## EXERCISE AIM:
Give back exactly the lines from the one containing "after global placement: u_dp/pfxLog[43]" through the end of the records, including both, and no others.

## Saved entries:
========
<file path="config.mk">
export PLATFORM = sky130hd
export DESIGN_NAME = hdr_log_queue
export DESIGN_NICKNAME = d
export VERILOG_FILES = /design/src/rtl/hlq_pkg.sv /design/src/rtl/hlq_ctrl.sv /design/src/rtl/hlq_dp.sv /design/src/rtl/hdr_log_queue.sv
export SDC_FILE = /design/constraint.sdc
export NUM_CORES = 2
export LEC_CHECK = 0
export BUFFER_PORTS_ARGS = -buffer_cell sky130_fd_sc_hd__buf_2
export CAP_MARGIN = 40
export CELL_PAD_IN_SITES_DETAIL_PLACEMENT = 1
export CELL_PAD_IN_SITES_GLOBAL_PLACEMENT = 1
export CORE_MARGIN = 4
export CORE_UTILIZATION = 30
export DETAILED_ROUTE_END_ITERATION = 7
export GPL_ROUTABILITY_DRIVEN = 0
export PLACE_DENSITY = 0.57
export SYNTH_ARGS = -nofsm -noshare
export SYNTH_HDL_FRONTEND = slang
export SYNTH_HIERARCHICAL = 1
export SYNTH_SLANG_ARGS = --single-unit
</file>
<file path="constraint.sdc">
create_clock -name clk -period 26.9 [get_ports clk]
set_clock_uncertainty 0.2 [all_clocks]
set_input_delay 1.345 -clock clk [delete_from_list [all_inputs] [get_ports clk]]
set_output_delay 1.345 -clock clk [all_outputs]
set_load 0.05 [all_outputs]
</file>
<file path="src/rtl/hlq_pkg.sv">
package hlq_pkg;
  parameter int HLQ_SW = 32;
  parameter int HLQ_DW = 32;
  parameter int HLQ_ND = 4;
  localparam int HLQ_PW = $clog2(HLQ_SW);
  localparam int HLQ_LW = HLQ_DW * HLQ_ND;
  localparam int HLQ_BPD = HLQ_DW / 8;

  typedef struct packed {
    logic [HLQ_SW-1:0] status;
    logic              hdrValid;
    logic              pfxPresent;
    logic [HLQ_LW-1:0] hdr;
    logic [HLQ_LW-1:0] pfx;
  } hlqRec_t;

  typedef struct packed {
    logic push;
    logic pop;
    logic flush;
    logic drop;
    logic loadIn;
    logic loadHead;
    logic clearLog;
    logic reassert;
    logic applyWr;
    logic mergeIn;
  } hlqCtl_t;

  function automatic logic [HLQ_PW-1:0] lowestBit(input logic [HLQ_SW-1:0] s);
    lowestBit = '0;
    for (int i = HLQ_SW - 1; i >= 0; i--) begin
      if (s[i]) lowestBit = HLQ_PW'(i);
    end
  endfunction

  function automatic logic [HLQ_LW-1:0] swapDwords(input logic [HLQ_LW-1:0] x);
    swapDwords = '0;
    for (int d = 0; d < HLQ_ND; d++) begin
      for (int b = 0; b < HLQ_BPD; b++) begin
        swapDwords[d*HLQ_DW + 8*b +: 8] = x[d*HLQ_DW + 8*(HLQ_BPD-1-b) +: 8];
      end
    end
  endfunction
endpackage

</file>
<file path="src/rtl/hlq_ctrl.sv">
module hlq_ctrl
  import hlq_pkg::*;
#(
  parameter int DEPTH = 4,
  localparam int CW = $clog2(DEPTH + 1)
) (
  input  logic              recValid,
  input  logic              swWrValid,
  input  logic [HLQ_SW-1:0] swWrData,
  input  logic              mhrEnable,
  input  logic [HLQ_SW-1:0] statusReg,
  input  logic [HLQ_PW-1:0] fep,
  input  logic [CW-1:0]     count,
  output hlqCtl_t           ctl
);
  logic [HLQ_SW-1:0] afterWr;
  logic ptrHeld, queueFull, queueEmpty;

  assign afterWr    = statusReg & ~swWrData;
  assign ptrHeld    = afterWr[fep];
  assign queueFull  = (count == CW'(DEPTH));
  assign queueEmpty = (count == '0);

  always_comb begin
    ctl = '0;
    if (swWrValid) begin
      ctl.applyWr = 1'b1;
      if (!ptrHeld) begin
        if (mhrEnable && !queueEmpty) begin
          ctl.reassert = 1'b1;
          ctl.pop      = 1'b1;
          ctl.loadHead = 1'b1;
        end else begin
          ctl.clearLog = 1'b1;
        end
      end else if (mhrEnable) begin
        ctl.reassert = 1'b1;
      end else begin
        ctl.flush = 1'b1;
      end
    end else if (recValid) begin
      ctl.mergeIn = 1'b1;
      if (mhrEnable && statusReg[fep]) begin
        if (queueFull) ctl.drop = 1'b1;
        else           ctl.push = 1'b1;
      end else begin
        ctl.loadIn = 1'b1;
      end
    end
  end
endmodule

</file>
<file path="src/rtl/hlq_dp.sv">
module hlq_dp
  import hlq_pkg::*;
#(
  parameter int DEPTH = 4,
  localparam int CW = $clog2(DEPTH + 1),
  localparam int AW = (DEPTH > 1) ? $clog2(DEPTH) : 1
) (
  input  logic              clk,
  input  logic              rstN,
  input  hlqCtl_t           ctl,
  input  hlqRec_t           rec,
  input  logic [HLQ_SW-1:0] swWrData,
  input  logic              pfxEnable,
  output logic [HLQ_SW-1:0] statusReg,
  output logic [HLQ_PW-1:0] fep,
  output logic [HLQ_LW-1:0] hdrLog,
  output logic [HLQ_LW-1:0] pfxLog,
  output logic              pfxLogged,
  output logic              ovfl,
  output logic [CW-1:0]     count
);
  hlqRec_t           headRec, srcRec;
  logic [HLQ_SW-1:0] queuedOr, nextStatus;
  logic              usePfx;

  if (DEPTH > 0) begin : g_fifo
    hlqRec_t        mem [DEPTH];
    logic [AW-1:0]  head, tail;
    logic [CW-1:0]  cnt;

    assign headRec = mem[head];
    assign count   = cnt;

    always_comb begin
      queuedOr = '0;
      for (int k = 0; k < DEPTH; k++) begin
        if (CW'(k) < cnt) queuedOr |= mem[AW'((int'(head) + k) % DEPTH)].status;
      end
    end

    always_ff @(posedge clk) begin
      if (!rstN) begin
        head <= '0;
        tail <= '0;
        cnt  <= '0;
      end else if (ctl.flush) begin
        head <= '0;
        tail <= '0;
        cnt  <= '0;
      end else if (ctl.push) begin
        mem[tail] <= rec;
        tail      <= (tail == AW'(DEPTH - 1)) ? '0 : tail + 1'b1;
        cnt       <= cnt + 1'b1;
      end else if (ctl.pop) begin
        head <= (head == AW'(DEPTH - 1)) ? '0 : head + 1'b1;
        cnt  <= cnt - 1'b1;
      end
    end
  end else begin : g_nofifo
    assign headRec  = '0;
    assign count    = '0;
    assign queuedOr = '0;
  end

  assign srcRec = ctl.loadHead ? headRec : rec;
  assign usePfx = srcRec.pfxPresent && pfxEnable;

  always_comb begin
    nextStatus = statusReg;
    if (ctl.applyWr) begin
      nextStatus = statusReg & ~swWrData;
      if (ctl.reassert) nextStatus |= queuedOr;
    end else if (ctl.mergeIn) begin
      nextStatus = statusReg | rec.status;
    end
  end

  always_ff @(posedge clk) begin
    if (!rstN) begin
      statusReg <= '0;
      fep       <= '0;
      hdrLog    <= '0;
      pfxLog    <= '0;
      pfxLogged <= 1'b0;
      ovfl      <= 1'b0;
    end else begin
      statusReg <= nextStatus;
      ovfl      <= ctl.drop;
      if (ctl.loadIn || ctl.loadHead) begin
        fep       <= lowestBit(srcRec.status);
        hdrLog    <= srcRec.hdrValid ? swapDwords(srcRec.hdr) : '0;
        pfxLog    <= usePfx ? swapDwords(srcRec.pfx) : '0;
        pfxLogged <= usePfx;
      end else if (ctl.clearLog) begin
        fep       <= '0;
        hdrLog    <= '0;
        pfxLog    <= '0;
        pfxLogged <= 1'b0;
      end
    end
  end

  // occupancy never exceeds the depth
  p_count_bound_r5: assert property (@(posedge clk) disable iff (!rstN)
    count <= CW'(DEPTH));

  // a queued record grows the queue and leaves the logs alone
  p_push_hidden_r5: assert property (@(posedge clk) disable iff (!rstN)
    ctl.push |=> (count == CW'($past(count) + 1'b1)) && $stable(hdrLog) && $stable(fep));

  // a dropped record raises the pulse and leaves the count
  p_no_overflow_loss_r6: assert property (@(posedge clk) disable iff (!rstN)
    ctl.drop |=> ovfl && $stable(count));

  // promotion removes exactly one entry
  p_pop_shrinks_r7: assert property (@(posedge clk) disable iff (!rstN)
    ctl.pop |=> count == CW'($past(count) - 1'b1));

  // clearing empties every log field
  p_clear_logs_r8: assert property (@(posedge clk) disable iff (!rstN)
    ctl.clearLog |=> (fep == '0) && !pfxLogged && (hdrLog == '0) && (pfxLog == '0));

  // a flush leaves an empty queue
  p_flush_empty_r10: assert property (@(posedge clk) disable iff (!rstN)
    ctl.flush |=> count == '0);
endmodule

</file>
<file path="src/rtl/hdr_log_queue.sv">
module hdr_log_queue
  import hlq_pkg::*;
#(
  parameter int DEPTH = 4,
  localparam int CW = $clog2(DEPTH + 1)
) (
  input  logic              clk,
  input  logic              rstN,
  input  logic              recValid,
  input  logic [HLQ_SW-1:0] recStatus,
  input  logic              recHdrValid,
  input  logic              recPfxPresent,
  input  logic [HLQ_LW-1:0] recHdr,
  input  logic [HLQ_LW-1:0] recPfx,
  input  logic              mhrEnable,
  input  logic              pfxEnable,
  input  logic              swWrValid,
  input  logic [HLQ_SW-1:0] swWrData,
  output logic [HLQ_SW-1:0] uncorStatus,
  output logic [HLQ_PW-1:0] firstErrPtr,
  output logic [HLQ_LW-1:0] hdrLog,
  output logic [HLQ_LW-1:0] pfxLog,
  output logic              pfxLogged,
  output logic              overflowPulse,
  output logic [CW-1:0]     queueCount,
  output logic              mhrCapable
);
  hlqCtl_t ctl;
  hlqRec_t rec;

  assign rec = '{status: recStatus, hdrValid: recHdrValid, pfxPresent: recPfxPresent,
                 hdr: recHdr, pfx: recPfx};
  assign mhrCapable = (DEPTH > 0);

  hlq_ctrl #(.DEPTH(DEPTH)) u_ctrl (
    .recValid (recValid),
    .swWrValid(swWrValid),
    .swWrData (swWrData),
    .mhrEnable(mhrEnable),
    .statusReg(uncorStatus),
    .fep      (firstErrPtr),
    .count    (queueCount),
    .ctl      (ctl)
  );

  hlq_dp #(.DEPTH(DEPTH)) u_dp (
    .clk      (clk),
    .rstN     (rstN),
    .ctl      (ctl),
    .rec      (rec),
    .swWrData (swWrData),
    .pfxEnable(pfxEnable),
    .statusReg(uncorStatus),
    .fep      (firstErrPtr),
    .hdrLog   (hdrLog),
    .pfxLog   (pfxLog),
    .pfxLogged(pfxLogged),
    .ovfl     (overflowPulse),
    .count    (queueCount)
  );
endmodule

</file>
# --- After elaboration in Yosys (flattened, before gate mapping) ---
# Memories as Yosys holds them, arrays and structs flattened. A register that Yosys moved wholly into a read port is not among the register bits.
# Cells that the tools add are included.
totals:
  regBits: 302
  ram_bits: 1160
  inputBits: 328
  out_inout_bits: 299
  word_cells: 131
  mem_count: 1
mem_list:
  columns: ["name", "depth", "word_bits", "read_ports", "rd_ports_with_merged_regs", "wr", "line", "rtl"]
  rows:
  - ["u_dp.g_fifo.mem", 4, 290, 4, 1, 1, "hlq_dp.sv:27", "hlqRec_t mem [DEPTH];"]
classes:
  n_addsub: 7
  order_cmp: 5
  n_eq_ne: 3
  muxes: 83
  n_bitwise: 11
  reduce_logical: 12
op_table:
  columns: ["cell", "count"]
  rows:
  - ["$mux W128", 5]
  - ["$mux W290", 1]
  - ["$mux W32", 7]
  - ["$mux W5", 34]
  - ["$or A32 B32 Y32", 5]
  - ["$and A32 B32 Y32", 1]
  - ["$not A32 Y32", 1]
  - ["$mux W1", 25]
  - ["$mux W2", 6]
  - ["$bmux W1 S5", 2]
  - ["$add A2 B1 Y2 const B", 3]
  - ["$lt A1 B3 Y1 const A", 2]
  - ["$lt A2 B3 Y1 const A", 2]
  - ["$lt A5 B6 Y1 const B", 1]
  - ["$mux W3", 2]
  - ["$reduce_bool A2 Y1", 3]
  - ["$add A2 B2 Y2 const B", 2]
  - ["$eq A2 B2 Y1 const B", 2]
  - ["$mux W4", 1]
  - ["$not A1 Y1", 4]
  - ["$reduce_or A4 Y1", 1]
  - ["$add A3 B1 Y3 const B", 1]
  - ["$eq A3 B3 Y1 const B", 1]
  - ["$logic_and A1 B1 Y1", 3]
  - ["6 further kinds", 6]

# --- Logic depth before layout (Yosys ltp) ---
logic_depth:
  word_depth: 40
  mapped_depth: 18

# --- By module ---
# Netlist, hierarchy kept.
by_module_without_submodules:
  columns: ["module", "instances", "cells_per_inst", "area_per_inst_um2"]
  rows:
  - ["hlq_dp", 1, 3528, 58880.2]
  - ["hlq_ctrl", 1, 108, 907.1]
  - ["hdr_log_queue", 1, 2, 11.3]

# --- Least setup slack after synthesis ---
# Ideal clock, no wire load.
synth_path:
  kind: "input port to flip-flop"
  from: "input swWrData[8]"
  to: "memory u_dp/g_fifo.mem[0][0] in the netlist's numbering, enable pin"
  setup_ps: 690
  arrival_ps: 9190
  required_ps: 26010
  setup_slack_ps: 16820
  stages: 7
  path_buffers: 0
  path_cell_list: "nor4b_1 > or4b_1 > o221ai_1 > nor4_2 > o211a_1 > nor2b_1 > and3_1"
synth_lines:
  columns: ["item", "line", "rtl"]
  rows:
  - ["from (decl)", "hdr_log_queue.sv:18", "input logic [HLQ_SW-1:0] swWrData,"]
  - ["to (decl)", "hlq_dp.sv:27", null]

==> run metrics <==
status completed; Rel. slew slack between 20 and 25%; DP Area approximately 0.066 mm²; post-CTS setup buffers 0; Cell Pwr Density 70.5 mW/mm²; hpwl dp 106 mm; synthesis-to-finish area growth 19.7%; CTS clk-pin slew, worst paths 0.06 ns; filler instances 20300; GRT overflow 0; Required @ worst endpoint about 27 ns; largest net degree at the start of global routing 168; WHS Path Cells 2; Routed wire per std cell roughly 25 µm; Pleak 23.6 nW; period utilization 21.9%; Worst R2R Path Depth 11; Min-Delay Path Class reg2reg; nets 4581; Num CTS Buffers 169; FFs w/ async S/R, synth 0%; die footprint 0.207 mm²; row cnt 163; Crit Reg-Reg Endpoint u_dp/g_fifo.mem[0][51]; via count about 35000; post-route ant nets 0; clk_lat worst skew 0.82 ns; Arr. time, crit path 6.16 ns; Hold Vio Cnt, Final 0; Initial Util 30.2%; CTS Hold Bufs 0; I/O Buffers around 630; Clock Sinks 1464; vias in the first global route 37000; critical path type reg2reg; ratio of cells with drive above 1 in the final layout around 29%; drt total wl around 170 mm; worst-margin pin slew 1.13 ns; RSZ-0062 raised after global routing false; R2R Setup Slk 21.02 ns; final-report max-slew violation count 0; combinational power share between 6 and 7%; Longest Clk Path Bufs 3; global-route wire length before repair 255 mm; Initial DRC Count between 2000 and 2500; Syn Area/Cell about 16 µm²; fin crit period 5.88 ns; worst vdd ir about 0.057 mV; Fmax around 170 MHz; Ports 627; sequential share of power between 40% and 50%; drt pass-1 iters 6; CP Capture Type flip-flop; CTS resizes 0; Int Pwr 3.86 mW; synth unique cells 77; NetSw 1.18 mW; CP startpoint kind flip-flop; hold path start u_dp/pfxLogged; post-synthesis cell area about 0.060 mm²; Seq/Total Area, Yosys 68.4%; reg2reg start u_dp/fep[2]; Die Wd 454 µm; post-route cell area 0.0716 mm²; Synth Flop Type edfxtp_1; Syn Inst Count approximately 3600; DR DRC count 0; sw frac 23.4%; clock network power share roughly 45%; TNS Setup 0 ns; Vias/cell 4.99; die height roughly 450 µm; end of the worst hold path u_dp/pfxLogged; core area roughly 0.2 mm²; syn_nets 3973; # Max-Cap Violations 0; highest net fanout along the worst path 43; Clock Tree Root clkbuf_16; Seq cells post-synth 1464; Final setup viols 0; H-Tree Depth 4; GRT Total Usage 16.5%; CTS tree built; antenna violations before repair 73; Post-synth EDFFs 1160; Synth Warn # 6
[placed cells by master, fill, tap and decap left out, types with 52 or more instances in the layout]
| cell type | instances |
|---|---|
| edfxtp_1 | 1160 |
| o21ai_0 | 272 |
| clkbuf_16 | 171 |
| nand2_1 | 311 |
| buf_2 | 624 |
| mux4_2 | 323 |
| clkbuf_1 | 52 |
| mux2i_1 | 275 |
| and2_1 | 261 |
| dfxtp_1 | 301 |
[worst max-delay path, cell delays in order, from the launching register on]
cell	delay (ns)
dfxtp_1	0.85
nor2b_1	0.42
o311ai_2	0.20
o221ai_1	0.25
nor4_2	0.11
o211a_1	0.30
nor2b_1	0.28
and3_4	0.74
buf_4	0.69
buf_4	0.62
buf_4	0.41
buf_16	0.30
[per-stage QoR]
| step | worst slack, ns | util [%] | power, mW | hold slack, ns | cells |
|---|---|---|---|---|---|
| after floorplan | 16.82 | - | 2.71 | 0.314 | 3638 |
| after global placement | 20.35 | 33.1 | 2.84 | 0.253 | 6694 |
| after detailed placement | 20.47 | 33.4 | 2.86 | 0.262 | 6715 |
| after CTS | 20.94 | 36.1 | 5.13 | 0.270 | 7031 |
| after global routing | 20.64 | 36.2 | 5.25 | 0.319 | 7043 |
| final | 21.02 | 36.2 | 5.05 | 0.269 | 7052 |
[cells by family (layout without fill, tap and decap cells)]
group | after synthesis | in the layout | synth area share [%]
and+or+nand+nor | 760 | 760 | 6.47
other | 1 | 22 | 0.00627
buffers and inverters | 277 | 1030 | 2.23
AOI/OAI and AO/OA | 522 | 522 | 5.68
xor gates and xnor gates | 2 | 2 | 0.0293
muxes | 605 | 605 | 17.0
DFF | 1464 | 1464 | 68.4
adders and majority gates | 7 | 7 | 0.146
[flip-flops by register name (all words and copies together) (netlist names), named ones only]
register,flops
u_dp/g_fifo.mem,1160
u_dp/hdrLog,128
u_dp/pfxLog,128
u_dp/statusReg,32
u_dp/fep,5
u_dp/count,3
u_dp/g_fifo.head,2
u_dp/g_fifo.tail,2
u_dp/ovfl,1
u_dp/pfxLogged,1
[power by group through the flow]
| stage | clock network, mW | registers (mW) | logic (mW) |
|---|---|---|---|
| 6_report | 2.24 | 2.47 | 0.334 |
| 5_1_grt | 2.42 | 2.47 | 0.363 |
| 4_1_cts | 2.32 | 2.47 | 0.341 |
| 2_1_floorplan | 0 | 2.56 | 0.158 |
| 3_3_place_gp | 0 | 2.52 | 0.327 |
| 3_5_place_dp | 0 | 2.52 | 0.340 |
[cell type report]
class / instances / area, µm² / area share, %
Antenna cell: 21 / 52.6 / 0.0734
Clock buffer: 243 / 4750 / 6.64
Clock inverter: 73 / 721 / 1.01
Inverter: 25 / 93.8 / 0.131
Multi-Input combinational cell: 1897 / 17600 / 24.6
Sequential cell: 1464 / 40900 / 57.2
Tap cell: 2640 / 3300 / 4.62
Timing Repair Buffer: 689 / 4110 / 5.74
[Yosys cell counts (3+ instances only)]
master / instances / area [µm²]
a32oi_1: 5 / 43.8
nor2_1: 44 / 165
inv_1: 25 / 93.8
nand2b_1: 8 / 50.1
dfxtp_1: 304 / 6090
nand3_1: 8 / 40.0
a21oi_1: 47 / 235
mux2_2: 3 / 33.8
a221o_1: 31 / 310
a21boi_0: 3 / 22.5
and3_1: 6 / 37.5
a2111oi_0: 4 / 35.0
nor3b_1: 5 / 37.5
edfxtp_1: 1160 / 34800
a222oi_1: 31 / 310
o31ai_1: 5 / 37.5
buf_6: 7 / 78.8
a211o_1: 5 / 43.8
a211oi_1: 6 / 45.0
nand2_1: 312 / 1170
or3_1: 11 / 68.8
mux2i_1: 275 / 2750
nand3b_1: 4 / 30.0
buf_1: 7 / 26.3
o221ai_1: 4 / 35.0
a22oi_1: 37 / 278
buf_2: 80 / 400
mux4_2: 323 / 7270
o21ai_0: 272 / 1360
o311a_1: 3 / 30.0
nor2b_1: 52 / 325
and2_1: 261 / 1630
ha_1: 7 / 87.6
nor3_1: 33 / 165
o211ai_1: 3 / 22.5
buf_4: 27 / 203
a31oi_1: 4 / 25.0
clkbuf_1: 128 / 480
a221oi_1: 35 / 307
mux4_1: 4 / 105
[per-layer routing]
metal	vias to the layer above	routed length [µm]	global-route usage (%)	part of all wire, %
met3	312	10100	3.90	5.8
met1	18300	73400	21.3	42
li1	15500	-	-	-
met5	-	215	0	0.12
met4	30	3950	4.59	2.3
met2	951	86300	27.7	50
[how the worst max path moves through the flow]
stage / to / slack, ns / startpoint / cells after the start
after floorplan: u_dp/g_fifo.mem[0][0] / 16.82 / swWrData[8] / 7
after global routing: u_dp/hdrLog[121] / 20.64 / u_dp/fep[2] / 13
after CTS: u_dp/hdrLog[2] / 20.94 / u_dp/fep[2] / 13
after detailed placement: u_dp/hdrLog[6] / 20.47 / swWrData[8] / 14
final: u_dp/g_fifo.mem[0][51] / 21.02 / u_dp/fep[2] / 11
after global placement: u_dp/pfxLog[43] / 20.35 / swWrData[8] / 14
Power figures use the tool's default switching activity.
========
## REPLY:
after global placement: u_dp/pfxLog[43] / 20.35 / swWrData[8] / 14
Power figures use the tool's default switching activity.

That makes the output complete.